[Dataset items]

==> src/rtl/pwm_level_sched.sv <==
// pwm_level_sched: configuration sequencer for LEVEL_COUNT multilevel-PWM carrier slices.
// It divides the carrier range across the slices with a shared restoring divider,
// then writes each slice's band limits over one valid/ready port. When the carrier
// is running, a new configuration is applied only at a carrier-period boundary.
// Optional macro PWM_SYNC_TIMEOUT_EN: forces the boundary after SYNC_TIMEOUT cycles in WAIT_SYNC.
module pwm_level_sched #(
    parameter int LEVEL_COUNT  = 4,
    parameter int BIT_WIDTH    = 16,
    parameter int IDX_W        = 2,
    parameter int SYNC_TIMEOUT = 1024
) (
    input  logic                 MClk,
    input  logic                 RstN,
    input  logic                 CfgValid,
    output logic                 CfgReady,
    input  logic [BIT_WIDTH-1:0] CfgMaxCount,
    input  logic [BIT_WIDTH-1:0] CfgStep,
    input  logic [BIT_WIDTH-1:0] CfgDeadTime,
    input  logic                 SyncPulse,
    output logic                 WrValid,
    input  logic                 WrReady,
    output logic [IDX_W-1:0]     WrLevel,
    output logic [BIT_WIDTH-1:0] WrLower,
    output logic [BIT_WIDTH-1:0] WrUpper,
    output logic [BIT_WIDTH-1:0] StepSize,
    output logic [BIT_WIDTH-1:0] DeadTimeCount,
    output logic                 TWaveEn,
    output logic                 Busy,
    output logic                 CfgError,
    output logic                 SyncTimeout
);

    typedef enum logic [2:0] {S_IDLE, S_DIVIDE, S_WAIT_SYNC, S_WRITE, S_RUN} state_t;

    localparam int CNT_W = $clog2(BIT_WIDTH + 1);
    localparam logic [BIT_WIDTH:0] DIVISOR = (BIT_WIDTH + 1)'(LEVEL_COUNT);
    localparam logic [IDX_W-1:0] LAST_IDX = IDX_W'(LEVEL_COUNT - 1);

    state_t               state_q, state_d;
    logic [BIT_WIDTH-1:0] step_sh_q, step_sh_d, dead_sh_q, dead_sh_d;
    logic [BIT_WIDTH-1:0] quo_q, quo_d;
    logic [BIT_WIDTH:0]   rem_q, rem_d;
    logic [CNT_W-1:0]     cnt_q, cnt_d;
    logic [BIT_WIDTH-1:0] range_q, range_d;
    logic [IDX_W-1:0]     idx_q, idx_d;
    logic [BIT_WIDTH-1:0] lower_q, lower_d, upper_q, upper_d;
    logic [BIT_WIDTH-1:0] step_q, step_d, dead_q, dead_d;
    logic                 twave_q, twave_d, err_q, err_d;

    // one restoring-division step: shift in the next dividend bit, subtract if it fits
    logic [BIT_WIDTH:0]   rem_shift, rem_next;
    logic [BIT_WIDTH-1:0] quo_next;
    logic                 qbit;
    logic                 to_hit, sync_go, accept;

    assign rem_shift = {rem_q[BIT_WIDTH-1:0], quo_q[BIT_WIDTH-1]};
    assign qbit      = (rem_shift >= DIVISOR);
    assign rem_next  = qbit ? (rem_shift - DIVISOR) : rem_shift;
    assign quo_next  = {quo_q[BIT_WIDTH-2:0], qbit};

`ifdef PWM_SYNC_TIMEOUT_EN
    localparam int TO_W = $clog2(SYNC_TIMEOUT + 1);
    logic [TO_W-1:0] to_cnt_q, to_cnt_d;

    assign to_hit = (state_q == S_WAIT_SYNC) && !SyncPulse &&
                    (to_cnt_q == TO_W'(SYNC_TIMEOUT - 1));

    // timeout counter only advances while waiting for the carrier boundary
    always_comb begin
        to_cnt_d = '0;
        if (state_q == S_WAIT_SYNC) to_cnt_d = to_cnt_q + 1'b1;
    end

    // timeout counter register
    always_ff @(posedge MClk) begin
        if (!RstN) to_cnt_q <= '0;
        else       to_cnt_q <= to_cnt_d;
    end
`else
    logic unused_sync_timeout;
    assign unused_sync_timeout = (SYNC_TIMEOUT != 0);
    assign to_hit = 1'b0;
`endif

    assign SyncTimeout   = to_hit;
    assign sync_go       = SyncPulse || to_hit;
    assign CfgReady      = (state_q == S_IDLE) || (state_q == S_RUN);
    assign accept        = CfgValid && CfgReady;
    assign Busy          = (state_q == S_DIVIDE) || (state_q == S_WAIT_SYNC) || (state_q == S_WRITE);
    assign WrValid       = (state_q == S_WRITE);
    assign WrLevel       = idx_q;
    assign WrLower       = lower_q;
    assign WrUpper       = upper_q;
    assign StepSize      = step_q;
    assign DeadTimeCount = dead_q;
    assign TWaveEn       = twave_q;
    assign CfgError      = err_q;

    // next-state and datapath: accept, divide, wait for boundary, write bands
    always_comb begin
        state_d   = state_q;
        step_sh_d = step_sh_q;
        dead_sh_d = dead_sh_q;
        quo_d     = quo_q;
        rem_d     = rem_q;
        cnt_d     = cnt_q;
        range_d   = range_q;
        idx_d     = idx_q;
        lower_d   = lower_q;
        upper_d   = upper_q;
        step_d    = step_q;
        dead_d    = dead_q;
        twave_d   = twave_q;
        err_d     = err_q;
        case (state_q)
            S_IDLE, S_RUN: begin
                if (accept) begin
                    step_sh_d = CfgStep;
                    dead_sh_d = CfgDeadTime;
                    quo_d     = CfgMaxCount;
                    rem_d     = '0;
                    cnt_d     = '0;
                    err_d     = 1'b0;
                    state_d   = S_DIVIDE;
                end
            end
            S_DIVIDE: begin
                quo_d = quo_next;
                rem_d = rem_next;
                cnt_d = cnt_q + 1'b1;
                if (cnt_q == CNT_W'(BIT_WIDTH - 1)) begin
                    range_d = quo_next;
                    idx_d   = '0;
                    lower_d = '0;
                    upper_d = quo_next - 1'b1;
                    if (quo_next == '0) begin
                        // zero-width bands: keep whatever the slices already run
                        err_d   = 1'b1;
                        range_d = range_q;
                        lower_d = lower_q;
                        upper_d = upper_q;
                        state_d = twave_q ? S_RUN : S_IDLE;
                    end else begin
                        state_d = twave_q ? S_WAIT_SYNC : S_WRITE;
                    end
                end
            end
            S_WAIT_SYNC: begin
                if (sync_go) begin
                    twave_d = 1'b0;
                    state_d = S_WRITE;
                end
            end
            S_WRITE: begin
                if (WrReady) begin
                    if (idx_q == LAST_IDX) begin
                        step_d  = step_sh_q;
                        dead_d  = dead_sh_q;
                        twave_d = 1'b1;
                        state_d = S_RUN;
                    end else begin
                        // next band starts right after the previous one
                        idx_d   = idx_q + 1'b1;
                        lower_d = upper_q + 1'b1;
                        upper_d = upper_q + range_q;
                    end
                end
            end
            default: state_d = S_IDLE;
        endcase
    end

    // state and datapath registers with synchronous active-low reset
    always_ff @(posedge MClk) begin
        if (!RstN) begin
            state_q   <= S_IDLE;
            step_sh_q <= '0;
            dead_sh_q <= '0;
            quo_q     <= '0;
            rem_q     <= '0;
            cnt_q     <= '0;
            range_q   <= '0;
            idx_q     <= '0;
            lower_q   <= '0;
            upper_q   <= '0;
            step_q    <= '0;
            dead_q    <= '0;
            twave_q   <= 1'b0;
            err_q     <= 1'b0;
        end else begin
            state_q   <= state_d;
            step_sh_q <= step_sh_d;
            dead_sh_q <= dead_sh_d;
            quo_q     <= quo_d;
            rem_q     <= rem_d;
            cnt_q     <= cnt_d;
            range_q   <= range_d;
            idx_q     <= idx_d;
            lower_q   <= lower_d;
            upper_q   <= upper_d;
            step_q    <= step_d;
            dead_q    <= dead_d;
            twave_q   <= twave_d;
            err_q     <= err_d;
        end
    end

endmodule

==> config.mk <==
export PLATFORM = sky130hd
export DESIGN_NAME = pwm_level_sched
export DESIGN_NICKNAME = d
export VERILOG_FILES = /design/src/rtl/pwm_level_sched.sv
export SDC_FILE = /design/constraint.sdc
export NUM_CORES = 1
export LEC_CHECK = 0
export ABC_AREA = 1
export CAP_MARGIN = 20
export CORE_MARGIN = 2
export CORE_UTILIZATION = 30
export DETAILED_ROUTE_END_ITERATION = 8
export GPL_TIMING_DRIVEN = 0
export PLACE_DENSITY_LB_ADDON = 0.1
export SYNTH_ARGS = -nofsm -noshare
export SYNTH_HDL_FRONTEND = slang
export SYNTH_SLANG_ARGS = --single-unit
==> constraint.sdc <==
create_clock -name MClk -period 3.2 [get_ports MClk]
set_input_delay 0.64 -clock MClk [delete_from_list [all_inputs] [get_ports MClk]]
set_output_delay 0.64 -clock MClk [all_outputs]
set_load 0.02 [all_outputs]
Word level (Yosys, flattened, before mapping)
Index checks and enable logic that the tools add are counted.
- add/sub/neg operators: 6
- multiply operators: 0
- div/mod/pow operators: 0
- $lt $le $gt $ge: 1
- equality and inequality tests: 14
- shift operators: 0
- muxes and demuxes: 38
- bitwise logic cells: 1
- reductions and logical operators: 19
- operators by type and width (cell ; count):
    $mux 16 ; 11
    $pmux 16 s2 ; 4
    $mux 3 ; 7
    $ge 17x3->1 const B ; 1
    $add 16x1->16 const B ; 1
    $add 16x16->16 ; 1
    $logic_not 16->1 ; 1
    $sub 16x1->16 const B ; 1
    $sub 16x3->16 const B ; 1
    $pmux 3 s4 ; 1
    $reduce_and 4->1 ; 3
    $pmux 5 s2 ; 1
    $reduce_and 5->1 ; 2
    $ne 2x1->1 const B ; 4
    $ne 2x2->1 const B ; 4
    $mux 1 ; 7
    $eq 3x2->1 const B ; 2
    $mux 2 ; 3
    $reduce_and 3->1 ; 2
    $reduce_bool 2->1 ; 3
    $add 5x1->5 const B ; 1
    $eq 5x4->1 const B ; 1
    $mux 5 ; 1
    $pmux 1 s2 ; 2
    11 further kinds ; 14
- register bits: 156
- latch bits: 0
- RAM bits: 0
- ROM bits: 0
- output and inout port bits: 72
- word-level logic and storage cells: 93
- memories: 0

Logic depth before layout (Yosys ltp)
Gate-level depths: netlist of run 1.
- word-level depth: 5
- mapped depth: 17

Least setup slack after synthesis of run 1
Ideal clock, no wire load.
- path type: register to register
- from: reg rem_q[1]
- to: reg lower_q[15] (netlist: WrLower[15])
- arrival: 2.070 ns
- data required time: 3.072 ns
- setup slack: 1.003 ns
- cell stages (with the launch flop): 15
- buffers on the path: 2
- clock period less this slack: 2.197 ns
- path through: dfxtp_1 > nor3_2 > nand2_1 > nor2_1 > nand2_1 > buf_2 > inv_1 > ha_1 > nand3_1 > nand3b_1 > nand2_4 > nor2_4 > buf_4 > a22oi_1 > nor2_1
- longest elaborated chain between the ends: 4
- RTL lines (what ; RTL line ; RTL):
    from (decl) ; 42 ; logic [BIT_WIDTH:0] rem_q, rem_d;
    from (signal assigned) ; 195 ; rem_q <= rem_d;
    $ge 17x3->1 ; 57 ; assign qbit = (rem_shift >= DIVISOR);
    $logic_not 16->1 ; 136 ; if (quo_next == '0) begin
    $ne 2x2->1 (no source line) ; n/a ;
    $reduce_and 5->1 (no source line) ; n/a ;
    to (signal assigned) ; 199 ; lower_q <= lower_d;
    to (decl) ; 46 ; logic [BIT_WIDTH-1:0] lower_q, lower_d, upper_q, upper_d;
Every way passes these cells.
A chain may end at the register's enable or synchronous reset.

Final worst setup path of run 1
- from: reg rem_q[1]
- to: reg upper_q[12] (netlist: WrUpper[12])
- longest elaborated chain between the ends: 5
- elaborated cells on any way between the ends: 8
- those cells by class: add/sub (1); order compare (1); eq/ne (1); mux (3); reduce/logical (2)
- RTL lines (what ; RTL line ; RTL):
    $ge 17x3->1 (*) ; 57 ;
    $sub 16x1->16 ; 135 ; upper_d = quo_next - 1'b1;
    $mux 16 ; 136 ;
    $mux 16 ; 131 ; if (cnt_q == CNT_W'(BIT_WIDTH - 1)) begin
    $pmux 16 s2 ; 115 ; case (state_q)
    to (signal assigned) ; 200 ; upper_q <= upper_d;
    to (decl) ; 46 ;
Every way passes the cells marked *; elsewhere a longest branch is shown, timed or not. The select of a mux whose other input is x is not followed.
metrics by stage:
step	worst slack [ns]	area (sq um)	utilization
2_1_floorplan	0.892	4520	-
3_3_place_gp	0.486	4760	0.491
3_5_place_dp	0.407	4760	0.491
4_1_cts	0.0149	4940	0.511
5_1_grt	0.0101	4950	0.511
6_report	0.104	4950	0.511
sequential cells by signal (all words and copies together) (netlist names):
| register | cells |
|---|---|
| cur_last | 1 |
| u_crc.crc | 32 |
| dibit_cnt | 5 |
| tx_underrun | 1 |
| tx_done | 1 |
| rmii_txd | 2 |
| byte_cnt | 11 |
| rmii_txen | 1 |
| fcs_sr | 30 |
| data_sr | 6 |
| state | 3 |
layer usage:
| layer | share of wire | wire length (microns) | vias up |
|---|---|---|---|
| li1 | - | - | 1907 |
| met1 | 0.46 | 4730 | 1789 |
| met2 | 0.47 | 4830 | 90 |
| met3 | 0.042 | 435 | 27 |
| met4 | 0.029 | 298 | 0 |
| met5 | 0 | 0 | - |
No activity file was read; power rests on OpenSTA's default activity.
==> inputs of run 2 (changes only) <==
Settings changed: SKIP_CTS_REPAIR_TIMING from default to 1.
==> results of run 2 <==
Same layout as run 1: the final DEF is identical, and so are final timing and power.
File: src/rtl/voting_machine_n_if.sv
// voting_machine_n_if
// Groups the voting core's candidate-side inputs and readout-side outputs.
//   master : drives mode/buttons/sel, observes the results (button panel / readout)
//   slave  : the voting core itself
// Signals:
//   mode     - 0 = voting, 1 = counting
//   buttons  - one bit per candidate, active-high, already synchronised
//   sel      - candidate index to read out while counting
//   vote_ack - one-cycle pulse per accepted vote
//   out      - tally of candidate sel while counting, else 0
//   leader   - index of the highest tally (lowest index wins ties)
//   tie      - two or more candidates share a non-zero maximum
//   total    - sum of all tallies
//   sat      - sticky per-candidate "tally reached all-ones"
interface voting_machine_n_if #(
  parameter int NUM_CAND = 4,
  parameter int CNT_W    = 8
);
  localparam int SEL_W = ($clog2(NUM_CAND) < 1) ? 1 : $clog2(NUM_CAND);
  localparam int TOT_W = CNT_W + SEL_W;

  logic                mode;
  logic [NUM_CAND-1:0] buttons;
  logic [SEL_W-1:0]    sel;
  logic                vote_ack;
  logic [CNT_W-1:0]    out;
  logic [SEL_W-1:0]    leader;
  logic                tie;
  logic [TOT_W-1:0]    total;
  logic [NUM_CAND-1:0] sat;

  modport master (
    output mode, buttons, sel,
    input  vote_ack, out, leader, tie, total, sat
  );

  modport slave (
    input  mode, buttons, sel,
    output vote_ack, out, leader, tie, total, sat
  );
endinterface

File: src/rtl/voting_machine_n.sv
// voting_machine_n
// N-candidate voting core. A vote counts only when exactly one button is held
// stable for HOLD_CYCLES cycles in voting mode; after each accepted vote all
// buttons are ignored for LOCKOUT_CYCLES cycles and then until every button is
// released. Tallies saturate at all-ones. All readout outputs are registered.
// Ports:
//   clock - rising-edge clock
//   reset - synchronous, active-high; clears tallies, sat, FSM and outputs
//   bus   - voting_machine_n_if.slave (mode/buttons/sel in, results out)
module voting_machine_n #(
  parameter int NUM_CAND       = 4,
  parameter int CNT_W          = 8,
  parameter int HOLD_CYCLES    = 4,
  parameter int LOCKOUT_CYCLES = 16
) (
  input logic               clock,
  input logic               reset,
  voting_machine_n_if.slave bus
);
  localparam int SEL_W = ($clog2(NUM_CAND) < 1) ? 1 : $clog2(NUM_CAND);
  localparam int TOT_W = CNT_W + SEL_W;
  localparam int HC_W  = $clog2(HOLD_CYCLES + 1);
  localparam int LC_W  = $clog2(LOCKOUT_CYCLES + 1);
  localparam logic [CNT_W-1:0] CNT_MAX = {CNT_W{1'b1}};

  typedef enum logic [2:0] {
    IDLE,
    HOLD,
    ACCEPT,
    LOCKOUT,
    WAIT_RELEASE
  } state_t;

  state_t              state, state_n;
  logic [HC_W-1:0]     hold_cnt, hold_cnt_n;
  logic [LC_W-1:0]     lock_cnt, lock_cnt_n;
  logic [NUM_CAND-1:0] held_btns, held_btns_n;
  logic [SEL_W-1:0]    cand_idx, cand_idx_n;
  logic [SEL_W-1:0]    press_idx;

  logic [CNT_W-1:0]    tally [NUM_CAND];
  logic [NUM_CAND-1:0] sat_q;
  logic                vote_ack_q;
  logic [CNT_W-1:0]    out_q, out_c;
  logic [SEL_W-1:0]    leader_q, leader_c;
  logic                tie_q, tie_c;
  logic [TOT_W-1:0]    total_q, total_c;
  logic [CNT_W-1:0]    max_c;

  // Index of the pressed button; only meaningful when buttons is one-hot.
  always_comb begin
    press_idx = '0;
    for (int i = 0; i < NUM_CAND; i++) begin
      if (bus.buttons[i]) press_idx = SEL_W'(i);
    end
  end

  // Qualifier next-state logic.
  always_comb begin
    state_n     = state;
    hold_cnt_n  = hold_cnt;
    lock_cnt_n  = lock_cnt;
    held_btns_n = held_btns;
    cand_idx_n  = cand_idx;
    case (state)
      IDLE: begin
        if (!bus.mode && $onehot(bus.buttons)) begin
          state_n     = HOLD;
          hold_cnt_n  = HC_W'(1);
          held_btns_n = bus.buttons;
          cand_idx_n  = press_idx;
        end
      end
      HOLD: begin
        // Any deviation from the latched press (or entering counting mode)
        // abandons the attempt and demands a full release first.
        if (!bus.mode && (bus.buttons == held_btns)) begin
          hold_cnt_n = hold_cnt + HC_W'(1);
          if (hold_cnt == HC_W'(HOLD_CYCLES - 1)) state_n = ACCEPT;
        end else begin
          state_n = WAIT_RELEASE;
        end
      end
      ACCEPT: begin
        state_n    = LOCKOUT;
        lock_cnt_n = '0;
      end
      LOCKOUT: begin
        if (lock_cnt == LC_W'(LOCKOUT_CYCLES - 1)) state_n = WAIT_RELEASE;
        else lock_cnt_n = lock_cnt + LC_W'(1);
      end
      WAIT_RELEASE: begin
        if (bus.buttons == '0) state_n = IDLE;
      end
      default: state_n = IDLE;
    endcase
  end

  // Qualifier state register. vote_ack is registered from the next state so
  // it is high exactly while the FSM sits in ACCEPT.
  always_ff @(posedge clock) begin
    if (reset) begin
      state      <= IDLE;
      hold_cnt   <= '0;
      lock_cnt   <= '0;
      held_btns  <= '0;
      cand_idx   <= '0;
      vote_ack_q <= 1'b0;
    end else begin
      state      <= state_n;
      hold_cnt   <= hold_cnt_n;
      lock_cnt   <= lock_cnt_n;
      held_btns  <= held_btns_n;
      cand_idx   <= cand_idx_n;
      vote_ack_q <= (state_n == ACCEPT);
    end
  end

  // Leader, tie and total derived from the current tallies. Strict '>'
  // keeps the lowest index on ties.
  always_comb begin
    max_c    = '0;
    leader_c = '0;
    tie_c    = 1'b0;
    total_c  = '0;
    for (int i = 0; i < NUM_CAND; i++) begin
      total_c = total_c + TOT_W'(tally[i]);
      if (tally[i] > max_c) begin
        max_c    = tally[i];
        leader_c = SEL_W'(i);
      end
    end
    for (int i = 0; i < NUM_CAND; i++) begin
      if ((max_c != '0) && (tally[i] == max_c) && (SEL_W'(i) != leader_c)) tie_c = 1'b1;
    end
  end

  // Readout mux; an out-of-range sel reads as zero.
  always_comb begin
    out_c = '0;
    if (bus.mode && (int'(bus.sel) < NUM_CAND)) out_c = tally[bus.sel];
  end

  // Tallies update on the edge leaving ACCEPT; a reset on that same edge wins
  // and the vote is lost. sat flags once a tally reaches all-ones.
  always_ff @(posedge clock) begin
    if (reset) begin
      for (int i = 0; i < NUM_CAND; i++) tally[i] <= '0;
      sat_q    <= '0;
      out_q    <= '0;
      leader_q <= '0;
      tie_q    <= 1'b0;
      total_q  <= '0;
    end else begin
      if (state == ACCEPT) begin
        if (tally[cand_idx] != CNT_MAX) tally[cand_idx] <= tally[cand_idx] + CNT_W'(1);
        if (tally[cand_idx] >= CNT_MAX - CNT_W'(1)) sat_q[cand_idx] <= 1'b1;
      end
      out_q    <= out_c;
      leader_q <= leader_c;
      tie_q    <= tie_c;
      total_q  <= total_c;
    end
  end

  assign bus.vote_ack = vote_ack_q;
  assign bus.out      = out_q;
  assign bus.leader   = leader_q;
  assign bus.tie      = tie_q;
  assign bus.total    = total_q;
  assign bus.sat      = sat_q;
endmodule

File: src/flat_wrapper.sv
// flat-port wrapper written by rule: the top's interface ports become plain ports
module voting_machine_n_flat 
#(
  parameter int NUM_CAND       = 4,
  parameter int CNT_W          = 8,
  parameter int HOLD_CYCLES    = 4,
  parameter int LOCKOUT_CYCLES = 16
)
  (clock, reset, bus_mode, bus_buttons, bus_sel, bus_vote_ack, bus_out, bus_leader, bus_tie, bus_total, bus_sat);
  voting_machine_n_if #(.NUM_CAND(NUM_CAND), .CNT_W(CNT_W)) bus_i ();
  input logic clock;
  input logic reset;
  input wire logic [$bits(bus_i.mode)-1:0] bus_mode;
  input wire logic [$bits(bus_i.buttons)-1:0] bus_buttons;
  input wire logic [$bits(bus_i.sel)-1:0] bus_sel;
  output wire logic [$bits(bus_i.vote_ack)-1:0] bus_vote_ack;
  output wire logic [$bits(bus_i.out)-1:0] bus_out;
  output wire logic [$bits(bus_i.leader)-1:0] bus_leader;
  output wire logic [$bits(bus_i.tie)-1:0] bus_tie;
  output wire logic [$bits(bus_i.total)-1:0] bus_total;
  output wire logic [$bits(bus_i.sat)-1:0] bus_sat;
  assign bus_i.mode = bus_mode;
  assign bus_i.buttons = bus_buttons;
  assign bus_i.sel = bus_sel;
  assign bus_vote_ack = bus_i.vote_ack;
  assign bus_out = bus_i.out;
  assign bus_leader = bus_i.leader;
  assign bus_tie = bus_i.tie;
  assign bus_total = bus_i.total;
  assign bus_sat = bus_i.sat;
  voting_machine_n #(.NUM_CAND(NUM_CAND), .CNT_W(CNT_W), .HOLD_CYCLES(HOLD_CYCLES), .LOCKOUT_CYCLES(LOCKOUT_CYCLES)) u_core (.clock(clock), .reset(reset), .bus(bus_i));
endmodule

• GOAL OF THE EXERCISE
Tally the lines of the records that contain "zero", then write only the total.

• SOLUTION FOR THIS PROBLEM
3